In [36]:
import pandas as pd
import sqlite3 as sqlite


# Carga de datos

In [37]:
# Players DataFrame
players_df = pd.read_csv('players_stats.csv')
players_df.rename(columns={'Unnamed: 0': 'id'}, inplace=True) # Rename first column

# Teams Abreviation DataFrame
teams_abreviation_df = pd.read_csv('team_names.csv')
teams_abreviation_df.rename(columns={'Unnamed: 0': 'id'}, inplace=True) # Rename first column

# Teams DataFrame
teams_df = pd.read_csv('team_stats.csv')
teams_df.rename(columns={'Unnamed: 0': 'id'}, inplace=True) # Rename first column
teams_df.insert(1, "Key",teams_abreviation_df['Key'], False) 

# Rookie DataFrame
rookies_df = pd.read_csv('rookie_stats.csv')
rookies_df.rename(columns={'Unnamed: 0': 'id'}, inplace=True) # Rename first column


# Limpieza de datos

## Borrado de columnas que no vamos a usar

In [38]:
players_df = players_df.drop('eFG%',1)
teams_df = teams_df.drop(['Div', 'MOV/A', 'ORtg/A', 'DRtg/A', 'NRtg/A'],1)
rookies_df = rookies_df.drop(['Yrs','MP.1', 'PTS.1', 'TRB.1', 'AST.1'], 1)

## Borrado de filas con valores nulos

In [39]:
players_df = players_df.dropna()
teams_df = teams_df.dropna()
rookies_df = rookies_df.dropna()

## Eliminación de los jugadores que no tiene un equipo válido
El equipo de cada jugador debe estar en el dataframe de equipos identicado con el acrónimo correspondiente.

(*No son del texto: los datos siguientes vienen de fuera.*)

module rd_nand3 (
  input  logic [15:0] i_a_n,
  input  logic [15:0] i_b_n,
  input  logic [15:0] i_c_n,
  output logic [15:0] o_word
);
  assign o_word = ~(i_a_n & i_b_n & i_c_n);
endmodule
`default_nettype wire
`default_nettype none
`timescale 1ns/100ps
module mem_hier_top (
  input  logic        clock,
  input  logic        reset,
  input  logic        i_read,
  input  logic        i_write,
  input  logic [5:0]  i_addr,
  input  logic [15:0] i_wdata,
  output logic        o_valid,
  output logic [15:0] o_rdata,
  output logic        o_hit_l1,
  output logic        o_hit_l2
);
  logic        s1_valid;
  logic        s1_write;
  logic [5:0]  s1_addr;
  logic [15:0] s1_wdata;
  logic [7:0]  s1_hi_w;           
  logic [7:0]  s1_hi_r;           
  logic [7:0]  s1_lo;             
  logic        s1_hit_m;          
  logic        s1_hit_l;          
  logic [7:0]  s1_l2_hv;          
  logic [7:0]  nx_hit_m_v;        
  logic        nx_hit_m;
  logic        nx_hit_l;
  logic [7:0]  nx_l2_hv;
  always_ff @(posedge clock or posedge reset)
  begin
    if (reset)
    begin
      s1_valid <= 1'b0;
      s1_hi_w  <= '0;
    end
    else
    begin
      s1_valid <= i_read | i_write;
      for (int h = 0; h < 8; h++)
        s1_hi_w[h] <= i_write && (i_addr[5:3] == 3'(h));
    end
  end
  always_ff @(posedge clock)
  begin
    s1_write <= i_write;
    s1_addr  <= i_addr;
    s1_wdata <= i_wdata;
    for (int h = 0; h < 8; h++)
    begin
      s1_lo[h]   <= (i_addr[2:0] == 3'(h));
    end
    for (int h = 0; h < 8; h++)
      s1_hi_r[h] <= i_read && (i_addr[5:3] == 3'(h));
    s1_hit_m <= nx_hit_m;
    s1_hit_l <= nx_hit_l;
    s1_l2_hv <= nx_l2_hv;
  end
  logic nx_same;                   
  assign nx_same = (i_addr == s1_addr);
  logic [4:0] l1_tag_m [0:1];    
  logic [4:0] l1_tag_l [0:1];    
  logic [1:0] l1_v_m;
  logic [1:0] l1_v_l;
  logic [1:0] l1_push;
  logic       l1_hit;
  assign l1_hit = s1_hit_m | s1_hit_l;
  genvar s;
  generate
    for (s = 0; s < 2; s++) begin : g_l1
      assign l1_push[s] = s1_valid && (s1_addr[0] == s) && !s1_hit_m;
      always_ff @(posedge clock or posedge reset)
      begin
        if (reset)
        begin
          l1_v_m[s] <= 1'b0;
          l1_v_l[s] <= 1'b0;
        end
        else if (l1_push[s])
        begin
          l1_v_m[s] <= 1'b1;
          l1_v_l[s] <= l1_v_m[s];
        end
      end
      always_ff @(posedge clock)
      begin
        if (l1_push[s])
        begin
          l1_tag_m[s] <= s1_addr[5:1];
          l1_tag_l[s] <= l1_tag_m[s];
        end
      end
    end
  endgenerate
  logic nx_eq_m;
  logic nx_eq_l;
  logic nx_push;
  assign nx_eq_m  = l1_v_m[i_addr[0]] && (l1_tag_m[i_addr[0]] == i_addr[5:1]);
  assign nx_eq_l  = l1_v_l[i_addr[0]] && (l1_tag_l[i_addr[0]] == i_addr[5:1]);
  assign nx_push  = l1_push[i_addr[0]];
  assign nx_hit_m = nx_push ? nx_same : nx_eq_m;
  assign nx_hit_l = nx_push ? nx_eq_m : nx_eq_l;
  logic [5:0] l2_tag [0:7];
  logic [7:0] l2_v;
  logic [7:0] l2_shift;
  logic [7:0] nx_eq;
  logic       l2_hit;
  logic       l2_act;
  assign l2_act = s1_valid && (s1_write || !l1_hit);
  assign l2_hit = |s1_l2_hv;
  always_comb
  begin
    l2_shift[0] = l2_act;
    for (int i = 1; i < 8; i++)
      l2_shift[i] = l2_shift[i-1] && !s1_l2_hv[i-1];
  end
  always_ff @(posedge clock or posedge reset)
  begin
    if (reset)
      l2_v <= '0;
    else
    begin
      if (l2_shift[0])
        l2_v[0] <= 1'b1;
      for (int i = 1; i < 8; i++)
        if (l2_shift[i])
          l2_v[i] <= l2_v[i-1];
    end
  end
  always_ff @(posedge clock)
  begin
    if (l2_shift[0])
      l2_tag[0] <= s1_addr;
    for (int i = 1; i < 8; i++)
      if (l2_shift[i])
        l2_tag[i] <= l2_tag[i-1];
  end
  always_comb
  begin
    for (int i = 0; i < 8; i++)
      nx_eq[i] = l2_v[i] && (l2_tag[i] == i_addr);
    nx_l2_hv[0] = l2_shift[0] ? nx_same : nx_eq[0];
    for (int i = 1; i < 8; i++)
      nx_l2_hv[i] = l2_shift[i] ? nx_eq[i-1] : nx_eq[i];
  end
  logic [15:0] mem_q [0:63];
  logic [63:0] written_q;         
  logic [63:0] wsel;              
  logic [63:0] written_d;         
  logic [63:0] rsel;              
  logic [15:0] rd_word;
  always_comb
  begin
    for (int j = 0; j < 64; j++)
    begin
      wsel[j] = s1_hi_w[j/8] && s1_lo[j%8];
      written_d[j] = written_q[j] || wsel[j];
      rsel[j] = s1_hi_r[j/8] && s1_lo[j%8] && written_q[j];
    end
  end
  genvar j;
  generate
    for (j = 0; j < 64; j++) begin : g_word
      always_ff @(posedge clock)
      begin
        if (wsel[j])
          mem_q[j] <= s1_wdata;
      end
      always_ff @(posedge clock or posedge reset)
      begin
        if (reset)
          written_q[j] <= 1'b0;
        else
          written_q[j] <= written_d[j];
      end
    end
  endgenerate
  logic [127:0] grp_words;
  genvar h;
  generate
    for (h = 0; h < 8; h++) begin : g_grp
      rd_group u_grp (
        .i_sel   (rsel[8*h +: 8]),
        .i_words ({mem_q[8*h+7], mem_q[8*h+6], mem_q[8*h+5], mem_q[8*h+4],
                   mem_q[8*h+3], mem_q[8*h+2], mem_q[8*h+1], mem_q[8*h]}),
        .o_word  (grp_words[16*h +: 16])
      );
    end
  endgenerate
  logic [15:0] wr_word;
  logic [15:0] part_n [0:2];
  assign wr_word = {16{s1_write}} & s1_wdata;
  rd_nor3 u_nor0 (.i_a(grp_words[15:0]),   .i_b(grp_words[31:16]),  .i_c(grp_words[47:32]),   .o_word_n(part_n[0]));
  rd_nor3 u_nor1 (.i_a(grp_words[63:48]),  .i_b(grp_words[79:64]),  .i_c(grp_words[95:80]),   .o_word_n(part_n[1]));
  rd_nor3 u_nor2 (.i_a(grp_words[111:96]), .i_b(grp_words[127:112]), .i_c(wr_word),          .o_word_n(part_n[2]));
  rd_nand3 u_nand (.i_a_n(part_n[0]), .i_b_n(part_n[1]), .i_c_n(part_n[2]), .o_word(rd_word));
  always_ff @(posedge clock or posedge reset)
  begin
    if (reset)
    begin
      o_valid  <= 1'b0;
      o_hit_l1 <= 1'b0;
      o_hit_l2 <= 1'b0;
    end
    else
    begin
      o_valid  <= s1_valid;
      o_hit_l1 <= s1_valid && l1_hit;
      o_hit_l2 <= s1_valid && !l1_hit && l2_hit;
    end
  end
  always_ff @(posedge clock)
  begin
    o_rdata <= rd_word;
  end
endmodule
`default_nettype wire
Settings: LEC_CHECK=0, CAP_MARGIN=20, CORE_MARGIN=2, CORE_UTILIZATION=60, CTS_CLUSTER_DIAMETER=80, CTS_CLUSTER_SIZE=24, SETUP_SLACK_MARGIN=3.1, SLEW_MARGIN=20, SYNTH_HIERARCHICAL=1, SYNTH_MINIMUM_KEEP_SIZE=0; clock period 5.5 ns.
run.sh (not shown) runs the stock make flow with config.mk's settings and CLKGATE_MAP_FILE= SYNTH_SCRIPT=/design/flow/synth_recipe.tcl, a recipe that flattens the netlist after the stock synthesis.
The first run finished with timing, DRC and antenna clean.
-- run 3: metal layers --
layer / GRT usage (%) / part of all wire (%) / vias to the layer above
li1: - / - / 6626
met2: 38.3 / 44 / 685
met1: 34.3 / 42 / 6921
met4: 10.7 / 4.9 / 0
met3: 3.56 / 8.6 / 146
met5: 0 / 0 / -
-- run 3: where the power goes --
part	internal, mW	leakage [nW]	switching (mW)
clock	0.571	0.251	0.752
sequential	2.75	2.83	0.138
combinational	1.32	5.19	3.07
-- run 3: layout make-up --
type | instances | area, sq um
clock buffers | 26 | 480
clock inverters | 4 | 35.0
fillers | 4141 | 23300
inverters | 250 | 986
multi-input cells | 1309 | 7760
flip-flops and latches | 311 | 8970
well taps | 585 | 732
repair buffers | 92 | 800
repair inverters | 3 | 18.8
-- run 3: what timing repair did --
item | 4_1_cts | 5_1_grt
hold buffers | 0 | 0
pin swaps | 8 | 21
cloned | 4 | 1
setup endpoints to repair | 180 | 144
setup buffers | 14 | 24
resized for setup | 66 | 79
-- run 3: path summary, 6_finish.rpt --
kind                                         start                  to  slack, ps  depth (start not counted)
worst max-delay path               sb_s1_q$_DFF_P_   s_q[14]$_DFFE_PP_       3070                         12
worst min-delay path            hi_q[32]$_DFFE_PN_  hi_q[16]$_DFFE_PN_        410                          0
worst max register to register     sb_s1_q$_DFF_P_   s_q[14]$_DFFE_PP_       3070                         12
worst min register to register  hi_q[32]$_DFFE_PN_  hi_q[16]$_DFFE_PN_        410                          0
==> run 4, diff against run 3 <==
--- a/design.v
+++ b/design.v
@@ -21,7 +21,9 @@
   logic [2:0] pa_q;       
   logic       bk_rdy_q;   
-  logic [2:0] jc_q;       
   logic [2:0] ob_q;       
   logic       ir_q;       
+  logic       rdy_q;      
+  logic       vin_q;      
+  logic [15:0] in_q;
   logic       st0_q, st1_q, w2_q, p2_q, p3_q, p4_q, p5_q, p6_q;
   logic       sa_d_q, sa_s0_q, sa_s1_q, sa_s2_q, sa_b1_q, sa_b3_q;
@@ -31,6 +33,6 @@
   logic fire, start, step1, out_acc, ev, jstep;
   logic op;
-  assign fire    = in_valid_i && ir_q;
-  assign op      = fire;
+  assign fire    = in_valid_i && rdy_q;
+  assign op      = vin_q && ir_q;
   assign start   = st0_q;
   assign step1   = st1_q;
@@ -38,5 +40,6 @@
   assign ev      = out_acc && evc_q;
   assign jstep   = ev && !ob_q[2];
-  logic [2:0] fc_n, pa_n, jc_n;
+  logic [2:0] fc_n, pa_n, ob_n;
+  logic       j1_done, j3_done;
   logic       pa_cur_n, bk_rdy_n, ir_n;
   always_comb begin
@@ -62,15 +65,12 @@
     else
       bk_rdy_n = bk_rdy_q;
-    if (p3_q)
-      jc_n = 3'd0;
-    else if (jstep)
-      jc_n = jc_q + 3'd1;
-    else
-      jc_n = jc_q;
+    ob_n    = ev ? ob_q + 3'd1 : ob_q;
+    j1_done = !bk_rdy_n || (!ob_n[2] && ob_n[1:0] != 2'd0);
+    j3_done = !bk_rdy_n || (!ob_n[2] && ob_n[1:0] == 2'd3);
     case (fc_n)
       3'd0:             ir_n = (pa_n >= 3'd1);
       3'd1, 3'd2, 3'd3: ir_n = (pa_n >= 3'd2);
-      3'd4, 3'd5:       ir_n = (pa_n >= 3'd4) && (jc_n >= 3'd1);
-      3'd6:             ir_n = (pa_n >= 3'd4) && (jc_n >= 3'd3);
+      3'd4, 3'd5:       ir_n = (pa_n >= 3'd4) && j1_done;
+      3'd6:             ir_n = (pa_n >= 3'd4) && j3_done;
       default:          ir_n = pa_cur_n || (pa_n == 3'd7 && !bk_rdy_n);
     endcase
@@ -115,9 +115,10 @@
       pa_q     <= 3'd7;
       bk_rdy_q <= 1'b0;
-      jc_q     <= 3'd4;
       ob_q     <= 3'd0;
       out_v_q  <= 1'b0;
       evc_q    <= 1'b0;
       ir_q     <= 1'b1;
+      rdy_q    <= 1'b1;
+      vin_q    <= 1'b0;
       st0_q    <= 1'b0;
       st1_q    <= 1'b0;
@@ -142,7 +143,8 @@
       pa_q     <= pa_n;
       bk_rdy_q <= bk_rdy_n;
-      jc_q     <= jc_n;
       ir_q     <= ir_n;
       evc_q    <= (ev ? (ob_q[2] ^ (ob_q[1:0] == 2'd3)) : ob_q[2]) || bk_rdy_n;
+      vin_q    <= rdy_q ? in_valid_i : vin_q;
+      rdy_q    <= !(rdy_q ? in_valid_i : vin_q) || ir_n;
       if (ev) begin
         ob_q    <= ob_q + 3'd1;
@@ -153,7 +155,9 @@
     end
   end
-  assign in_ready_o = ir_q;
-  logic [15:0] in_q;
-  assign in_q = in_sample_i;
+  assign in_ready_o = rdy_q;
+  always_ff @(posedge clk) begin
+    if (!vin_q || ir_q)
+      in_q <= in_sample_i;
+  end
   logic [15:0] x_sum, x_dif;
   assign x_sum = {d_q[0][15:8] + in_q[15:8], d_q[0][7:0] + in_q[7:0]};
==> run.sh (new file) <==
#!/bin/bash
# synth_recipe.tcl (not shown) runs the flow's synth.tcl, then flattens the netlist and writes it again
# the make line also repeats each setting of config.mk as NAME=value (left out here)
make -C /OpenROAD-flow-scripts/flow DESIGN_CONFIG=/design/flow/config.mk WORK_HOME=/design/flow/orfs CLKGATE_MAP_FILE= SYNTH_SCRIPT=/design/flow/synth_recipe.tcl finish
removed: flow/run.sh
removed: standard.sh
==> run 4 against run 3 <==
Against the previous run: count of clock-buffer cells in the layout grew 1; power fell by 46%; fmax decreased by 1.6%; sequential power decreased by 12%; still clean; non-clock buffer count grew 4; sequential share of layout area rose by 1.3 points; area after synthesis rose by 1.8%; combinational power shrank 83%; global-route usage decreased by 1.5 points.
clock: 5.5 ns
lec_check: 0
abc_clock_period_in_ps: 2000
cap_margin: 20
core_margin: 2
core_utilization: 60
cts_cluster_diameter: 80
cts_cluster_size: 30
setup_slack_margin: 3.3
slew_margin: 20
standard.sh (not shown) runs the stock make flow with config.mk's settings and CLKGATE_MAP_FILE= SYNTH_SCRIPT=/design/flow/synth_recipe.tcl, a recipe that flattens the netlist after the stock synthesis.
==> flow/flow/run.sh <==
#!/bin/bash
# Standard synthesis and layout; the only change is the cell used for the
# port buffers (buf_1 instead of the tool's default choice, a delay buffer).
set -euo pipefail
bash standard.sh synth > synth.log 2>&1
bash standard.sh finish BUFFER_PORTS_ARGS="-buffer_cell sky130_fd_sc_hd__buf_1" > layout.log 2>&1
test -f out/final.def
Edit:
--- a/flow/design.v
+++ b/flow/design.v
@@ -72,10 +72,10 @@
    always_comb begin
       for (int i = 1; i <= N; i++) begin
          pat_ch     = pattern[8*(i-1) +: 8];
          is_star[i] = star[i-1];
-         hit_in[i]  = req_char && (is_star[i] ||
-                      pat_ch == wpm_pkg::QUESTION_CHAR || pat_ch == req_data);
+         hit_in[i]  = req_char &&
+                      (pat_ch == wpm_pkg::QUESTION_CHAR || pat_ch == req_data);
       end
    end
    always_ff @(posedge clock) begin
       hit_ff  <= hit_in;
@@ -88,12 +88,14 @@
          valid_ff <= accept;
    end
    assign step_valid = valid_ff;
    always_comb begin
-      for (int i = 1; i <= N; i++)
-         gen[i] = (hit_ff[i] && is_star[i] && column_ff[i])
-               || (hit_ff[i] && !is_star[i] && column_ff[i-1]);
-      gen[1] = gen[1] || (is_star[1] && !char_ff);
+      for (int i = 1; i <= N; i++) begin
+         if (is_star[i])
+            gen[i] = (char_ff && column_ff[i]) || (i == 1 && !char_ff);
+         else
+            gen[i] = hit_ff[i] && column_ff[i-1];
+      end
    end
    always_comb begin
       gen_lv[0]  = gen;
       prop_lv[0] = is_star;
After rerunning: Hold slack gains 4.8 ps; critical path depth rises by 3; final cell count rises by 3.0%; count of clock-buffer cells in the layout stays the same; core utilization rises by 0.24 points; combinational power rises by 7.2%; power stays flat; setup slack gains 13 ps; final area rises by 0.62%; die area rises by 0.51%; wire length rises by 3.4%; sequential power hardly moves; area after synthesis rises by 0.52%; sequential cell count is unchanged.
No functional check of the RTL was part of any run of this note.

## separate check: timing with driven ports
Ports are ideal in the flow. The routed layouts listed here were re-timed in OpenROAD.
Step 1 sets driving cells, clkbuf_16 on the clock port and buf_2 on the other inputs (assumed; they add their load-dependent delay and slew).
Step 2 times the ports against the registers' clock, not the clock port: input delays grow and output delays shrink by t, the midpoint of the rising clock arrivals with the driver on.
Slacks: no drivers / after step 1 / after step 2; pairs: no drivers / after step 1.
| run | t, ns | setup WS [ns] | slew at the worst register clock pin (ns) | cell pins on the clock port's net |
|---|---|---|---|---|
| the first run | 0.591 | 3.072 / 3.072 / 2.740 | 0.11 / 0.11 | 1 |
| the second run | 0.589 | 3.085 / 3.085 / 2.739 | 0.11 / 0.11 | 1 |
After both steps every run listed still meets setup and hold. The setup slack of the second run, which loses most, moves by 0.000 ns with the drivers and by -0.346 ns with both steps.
Background: an optimization exercise with open tools, aiming at small area, a short achievable clock period and few clock cycles per item. Do not read the settings as production practice.
Function was checked by simulation only, so behaviour that the tests miss may differ from the original.
Power figures rest on the tool's default switching activity, not on a simulated workload.

run 1:
## tga_truecolor_rle_decoder_core
module tga_truecolor_rle_decoder_core (
  input  logic        clk,
  input  logic        rst,
  input  logic        byte_valid,
  output logic        byte_stall,
  input  logic [7:0]  data_byte,
  input  logic        start_of_file,
  output logic        result_valid,
  input  logic        result_stall,
  output logic [1:0]  result_kind,
  output logic [31:0] pixel_rgba,
  output logic [15:0] dest_row,
  output logic [15:0] dest_column,
  output logic [7:0]  run_length,
  output logic [15:0] image_width,
  output logic [15:0] image_height,
  output logic        image_done
);
For scale: ~160 flip-flops, roughly 120 I/O pins, ~10000 µm² of cells after synthesis.
clock: 7.5 ns
lec_check: 0
cap_margin: 20
core_margin: 2
core_utilization: 40
cts_buf_list: sky130_fd_sc_hd__clkbuf_8
setup_slack_margin: 4.1
slew_margin: 20
standard.sh (not shown) runs the stock make flow with config.mk's settings and CLKGATE_MAP_FILE= SYNTH_SCRIPT=/design/flow/synth_recipe.tcl, a recipe that flattens the netlist after the stock synthesis.
==> flow/flow/run.sh <==
#!/bin/bash
# The standard layout, with plain buf_1 cells as the port buffers (the
# default picks a clkdlybuf4s50_1 delay cell for every port).  Repair still
# upsizes any port buffer that timing needs.
set -euo pipefail
export BUFFER_PORTS_ARGS="-buffer_cell sky130_fd_sc_hd__buf_1"
bash standard.sh > standard_flow.log 2>&1
Run 1: done, clean on timing, DRC and antenna
Testbench counts of run 1, summed over its fixed seeds: cycles 128,553, bytes 128,035.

Aunque, hay un caso excepcional, cuando un jugador ha estado en varios equipos durante la temporada, se guardan las estadistícas por separado y en total. En este último caso el equipo se identifica con TOT.

In [40]:
for i, row in players_df.iterrows():
    if row['Tm'] == 'TOT':
        continue
    
    if row['Tm'] not in list(teams_df['Key']):
        players_df = players_df.drop(index=i)

## Reiniciar índice 
El índice empieza en 1 y para evitar errores debe empezar en 0.

In [41]:
rookies_df = rookies_df.reset_index().drop('index',1)

## Creación del dataframe de la tabla central

In [48]:
central_df = pd.DataFrame(columns=['id_player', 'id_team', 'Player', 'Team','Rookie'])

central_df['id_player'] = players_df['id']
central_df['Player'] = players_df['Player']

for i, row in central_df.iterrows():
    # id team
    if players_df.loc[i]['Tm'] == 'TOT':
        row['id_team'] = -1 # id for total statistics
    else:
        row['id_team'] = teams_df.loc[list(teams_df['Key']).index(players_df.loc[i]['Tm'])]['id']


    # team name
    if row['id_team'] == -1:
        row['Team']='Total'
    else:
        row['Team'] = teams_df.loc[list(teams_df['id']).index(row['id_team'])]['Team']


    # is rookie
    if row['Player'] in list(rookies_df['Player']):
        row['Rookie'] = int(rookies_df.loc[list(rookies_df['Player']).index(row['Player'])]['id'])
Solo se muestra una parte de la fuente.